● What the task requires
Copy, word for word, the lines of the entries below between the one with "zero test 1" and the one with "multi_input_area_um2: 4700", inclusive, and leave out everything else.

● Input for this task
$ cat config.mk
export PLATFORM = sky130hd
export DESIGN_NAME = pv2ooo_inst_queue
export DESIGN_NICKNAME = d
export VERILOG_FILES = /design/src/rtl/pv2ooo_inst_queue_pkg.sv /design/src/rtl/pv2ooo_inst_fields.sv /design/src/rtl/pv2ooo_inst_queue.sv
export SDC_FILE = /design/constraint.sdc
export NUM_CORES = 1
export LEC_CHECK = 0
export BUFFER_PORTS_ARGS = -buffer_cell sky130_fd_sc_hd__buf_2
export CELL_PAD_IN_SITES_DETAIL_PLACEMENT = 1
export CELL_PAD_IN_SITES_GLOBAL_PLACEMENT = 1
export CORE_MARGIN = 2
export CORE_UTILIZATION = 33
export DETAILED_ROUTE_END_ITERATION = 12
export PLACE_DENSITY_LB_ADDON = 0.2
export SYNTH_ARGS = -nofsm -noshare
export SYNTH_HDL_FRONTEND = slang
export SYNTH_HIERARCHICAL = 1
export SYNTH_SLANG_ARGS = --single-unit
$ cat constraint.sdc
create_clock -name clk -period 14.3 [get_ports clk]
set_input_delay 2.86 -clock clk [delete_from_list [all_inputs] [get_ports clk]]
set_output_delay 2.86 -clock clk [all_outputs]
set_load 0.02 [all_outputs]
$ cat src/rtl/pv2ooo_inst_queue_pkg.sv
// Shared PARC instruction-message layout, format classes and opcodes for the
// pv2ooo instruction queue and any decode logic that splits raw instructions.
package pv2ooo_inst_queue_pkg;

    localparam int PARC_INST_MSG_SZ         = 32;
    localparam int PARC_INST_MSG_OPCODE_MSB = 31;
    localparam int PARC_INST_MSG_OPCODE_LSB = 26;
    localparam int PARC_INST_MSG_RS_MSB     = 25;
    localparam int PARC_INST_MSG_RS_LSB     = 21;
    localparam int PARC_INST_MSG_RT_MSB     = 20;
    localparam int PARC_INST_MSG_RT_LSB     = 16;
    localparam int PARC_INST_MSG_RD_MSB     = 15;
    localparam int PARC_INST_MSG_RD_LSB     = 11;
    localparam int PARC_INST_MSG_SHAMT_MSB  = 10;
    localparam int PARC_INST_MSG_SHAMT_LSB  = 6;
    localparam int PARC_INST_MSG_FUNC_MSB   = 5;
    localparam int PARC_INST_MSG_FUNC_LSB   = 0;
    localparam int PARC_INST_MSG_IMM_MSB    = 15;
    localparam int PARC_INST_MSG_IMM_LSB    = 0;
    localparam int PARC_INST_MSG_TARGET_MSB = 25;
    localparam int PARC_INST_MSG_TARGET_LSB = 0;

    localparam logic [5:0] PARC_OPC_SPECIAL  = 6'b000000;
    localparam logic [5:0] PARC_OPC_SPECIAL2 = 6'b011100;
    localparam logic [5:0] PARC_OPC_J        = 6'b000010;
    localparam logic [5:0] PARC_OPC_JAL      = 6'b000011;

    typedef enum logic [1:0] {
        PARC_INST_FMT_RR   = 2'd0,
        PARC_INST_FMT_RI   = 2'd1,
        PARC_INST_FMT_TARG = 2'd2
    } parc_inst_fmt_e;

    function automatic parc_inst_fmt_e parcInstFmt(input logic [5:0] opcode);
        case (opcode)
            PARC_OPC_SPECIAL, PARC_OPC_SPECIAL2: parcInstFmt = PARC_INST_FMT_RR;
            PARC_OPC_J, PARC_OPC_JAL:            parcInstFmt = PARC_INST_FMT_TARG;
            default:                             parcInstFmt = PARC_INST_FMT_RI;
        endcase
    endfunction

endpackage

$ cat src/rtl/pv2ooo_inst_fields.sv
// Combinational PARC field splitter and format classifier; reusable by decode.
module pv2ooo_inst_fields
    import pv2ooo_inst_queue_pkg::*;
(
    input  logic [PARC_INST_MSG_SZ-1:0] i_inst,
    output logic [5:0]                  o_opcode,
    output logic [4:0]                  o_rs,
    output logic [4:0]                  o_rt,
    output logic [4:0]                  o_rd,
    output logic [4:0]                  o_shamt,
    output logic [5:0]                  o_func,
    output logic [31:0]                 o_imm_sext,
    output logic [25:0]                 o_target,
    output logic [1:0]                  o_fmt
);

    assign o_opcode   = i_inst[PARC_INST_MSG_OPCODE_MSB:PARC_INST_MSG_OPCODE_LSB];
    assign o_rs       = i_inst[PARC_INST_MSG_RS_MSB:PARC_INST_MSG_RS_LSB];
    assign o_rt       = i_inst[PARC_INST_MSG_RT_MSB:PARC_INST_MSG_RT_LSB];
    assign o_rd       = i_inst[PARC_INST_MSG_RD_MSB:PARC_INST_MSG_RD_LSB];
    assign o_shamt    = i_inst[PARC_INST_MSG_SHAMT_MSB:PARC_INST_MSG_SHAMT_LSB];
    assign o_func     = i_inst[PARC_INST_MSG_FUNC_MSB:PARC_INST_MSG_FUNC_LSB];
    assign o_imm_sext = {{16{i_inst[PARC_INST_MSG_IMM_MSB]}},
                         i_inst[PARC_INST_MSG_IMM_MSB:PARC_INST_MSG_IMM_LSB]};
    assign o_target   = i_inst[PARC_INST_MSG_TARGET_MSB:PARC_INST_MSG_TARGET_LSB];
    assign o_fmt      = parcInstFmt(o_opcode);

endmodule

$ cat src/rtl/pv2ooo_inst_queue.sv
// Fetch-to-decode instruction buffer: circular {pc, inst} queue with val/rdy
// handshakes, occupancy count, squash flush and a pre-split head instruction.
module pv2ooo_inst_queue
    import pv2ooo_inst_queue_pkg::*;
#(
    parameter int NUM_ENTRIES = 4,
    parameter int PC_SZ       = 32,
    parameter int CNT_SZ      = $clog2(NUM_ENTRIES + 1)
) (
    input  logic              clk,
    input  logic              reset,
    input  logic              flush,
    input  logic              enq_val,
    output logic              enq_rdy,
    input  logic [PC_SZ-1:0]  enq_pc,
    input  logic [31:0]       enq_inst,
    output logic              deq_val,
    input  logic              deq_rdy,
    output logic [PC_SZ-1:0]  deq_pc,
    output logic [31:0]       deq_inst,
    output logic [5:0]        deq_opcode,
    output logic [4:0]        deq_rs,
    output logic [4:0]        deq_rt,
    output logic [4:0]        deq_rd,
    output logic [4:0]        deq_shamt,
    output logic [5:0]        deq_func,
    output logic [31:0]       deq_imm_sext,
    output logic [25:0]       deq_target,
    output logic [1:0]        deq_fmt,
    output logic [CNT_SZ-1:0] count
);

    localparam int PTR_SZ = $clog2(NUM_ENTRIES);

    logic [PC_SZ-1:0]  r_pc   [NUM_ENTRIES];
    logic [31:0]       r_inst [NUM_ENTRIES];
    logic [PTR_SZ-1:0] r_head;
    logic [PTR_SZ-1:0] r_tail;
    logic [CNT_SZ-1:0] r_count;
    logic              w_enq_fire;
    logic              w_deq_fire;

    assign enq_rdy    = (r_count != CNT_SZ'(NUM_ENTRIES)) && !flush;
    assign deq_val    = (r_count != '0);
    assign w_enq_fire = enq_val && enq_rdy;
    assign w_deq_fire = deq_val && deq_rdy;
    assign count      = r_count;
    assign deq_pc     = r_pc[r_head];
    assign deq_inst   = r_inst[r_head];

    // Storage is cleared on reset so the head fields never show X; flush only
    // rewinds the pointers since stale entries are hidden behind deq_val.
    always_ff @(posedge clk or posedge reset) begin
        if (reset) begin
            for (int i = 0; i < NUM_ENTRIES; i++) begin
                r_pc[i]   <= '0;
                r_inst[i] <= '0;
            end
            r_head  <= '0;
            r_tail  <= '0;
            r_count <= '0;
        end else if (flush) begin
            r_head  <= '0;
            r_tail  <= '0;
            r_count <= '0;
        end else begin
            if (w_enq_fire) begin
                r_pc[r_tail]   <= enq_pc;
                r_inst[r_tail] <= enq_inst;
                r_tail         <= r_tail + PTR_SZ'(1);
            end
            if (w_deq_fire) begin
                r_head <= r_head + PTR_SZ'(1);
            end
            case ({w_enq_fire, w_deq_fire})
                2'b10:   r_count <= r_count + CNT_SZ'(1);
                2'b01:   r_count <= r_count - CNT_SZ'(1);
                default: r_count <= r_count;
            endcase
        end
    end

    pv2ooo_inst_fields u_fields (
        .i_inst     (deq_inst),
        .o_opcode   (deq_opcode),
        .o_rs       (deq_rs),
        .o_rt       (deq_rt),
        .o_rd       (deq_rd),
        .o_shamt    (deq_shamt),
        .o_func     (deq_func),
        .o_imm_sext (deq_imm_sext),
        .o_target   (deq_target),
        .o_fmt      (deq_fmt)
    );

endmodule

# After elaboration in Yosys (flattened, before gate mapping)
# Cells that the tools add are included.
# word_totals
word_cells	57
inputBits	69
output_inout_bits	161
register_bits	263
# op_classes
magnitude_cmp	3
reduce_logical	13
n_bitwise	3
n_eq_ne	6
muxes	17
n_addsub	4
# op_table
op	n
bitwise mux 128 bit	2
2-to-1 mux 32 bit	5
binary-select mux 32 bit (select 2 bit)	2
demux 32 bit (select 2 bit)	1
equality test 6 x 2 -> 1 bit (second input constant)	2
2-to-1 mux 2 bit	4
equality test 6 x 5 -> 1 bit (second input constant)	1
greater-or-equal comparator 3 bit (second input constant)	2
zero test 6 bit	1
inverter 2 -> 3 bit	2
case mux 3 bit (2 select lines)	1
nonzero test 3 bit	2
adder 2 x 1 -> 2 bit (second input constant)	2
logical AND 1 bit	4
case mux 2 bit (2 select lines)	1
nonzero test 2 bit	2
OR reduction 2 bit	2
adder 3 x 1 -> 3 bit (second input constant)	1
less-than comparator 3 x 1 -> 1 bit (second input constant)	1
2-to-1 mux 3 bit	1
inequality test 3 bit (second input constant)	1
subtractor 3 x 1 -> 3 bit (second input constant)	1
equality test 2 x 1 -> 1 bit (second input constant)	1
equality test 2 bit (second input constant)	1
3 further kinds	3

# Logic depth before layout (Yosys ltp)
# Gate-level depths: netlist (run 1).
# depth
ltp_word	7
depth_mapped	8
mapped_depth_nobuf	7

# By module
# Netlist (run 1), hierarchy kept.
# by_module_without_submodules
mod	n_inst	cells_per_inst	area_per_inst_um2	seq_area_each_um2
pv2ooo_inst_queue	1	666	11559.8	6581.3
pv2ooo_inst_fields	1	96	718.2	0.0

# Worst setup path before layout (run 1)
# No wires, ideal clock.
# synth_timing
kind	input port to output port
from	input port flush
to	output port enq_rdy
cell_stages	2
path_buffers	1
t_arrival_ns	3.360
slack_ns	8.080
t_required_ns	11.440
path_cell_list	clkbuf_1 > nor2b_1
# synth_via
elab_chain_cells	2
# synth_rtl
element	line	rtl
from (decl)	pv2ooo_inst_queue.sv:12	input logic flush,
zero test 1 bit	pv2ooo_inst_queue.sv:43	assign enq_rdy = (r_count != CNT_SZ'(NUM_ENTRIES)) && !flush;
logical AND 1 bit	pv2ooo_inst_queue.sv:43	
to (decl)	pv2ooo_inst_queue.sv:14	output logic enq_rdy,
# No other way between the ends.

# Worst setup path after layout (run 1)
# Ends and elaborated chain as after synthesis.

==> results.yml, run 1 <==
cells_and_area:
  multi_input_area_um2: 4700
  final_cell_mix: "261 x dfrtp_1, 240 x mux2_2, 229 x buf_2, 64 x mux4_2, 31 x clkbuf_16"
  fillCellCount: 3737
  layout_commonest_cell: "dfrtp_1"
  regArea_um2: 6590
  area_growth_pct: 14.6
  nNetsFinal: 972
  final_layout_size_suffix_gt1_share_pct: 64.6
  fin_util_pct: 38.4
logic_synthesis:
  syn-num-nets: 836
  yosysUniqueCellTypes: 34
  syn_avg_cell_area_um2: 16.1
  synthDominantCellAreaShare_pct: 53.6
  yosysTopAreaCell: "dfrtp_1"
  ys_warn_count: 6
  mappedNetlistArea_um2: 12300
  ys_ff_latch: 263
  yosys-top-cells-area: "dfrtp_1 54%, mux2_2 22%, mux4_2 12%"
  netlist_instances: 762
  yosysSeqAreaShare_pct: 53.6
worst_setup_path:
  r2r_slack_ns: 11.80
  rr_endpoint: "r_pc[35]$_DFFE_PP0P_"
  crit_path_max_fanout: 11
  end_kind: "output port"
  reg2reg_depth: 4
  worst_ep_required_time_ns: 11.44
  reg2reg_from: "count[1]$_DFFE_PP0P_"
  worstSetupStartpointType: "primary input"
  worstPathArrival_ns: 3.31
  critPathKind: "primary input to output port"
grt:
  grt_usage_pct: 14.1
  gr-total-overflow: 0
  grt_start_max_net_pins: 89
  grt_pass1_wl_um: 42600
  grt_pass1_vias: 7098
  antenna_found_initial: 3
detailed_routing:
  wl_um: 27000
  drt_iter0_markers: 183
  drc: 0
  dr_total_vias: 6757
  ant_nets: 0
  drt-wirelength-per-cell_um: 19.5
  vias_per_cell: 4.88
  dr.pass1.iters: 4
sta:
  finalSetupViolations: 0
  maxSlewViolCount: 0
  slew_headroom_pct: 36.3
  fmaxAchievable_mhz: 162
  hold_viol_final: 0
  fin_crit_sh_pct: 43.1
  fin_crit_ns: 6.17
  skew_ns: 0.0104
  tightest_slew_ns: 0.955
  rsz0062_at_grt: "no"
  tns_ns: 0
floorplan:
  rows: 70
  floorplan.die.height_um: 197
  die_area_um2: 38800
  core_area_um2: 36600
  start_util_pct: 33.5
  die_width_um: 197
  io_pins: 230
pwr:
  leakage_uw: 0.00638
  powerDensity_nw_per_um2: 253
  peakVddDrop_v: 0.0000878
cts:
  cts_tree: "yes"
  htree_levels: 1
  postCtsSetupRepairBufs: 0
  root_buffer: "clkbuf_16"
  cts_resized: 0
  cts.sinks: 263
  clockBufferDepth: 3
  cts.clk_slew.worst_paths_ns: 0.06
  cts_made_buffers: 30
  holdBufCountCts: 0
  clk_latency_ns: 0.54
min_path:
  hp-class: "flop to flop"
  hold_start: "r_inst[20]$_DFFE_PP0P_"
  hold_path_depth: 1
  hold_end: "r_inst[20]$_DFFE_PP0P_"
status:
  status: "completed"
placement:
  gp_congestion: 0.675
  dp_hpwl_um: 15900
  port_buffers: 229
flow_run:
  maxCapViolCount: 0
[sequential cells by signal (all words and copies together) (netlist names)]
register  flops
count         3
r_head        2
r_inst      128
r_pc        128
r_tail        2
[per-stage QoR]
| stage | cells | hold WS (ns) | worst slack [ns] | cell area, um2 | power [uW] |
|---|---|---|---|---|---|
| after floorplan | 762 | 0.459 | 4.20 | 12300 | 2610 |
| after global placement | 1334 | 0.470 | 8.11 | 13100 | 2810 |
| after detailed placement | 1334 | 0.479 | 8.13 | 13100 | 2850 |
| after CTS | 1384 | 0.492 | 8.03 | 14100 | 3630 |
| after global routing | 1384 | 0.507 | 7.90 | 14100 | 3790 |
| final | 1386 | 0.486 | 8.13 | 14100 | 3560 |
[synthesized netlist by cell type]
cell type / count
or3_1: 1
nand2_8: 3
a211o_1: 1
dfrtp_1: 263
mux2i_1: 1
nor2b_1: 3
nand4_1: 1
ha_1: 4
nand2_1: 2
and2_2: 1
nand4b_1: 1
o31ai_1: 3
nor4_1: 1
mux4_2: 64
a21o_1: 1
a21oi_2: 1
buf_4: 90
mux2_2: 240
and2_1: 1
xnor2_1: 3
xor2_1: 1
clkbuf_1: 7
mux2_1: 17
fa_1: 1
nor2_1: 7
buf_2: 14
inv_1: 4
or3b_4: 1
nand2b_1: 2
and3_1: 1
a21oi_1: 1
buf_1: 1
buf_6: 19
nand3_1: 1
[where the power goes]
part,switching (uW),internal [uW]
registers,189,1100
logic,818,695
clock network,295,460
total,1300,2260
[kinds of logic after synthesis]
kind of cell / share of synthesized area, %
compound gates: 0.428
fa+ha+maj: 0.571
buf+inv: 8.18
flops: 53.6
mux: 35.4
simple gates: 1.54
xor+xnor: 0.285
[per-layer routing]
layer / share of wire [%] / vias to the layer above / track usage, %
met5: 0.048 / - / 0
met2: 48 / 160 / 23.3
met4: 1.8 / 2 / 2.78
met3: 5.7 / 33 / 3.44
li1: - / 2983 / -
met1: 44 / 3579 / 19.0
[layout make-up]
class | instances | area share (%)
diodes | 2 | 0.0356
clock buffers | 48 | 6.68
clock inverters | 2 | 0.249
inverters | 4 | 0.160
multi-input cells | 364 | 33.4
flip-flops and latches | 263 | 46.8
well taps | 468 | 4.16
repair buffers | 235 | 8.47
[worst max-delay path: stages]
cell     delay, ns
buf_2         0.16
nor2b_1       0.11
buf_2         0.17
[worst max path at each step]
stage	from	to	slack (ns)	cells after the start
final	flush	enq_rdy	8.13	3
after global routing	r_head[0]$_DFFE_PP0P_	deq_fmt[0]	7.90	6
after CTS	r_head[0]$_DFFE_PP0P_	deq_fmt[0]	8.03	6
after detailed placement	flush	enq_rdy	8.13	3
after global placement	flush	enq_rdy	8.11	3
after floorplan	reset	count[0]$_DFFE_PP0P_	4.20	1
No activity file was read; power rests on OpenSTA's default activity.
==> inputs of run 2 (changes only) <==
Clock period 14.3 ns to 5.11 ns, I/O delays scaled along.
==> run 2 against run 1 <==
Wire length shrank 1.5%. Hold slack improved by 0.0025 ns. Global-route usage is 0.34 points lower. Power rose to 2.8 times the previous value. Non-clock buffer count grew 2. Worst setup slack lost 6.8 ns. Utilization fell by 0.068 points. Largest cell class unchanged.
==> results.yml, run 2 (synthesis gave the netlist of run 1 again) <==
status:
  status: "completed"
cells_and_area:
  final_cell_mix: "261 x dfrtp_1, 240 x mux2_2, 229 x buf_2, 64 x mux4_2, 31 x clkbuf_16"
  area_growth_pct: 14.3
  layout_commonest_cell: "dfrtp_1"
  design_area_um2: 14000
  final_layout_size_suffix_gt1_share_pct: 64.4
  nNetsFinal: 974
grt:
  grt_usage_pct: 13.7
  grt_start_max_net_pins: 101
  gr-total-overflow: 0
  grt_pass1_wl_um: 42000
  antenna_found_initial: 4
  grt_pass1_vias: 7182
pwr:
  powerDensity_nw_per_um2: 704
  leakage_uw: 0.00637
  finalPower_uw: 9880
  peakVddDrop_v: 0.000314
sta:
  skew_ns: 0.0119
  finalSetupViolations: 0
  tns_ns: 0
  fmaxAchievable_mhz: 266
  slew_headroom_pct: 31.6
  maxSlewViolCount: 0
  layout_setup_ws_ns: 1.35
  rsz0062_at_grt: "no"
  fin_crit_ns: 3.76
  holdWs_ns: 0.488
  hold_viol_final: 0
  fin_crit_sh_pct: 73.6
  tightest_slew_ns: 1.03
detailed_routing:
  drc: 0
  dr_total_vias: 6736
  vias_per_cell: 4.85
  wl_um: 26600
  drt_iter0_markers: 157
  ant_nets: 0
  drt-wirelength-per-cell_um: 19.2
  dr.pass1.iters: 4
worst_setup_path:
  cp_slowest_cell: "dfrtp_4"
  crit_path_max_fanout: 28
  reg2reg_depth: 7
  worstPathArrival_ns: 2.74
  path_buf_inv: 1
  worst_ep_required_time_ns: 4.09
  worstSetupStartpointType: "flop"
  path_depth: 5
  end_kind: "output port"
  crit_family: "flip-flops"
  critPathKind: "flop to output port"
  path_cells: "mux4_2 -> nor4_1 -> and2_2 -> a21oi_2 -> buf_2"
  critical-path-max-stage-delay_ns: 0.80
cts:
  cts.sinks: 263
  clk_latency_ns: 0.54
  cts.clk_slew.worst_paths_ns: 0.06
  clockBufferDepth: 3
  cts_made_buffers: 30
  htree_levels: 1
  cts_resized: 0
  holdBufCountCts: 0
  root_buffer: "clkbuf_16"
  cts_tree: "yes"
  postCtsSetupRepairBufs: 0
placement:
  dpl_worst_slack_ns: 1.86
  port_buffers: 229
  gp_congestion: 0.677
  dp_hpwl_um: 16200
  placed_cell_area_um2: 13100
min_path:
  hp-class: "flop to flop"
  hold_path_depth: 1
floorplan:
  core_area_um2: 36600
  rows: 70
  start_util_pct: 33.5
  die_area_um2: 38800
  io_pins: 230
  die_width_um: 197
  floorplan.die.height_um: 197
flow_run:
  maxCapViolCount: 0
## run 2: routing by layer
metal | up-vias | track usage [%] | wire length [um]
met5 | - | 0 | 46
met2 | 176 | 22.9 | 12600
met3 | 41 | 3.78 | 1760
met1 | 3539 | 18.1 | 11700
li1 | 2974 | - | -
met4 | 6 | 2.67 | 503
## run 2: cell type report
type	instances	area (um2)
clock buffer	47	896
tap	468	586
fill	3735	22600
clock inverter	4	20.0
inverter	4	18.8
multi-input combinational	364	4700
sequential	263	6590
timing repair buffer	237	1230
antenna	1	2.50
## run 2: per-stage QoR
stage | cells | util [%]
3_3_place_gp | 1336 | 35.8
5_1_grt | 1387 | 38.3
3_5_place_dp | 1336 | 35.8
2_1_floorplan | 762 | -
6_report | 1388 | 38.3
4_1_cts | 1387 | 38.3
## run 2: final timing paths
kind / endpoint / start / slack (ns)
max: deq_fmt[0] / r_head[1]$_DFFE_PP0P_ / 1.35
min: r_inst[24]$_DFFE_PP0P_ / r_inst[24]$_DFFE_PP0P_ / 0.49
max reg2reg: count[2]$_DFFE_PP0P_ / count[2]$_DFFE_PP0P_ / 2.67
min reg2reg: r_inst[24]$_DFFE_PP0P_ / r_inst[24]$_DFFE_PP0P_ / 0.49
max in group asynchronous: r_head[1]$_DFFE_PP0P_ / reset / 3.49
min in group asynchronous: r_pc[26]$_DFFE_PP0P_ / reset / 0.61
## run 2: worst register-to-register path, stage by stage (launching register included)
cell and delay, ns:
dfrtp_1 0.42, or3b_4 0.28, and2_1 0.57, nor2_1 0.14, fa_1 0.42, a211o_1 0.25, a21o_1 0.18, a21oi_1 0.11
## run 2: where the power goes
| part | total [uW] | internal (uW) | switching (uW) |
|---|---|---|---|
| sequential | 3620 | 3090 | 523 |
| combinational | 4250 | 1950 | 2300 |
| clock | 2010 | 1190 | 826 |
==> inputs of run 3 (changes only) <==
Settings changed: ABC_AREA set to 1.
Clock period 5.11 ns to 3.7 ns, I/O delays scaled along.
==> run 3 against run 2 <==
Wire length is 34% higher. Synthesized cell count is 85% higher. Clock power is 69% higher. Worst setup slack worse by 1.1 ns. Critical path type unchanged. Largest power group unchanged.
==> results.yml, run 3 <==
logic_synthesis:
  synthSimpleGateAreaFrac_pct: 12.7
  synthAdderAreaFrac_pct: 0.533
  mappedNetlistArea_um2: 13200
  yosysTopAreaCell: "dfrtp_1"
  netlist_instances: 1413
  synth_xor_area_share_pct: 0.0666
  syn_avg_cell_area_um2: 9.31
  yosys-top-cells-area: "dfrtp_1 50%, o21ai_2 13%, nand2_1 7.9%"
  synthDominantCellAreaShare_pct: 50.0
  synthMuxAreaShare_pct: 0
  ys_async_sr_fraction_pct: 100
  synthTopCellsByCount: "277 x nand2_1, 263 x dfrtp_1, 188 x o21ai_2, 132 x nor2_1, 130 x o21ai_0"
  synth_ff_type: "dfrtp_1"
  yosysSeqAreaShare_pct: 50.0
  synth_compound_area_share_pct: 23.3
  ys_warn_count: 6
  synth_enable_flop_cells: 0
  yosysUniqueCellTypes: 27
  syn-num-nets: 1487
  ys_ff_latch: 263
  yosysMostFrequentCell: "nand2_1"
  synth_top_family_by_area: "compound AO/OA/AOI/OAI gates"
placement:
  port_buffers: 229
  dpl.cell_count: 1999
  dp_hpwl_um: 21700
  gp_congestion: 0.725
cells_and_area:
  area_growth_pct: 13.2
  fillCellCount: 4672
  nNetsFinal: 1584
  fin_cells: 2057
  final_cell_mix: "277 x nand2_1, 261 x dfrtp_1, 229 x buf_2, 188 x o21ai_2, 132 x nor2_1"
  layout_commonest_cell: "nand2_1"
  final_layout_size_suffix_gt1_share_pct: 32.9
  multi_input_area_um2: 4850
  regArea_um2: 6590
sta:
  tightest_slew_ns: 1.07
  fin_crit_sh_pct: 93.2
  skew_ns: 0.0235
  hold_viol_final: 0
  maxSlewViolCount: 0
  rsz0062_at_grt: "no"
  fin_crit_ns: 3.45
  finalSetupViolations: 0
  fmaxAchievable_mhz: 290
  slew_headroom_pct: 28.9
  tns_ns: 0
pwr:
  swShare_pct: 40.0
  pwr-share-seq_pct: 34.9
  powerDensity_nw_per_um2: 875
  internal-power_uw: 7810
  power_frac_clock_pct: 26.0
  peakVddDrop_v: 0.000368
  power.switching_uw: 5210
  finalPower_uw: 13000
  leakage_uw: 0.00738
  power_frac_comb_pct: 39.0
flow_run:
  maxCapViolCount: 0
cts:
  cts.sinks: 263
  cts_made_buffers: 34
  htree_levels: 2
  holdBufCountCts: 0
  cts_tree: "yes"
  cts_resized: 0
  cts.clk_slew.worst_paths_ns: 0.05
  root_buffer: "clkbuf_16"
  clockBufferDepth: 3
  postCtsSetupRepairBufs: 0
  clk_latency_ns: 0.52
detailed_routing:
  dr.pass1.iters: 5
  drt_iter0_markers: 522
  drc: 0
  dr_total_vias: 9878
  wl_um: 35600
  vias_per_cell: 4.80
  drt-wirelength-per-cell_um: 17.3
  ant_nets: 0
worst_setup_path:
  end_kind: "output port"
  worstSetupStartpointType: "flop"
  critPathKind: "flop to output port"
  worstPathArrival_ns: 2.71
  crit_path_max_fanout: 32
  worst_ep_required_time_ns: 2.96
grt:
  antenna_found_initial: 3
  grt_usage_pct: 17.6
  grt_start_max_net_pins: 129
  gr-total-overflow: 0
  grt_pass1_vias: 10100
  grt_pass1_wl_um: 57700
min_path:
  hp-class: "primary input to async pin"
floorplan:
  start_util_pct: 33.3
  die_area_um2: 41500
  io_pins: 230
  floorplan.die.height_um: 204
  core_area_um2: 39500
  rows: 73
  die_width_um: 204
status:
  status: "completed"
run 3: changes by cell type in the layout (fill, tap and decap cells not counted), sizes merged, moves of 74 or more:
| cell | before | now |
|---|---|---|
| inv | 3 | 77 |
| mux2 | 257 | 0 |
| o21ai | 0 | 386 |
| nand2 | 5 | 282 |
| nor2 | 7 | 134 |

● Task output
zero test 1 bit	pv2ooo_inst_queue.sv:43	assign enq_rdy = (r_count != CNT_SZ'(NUM_ENTRIES)) && !flush;
logical AND 1 bit	pv2ooo_inst_queue.sv:43	
to (decl)	pv2ooo_inst_queue.sv:14	output logic enq_rdy,
# No other way between the ends.

# Worst setup path after layout (run 1)
# Ends and elaborated chain as after synthesis.

==> results.yml, run 1 <==
cells_and_area:
  multi_input_area_um2: 4700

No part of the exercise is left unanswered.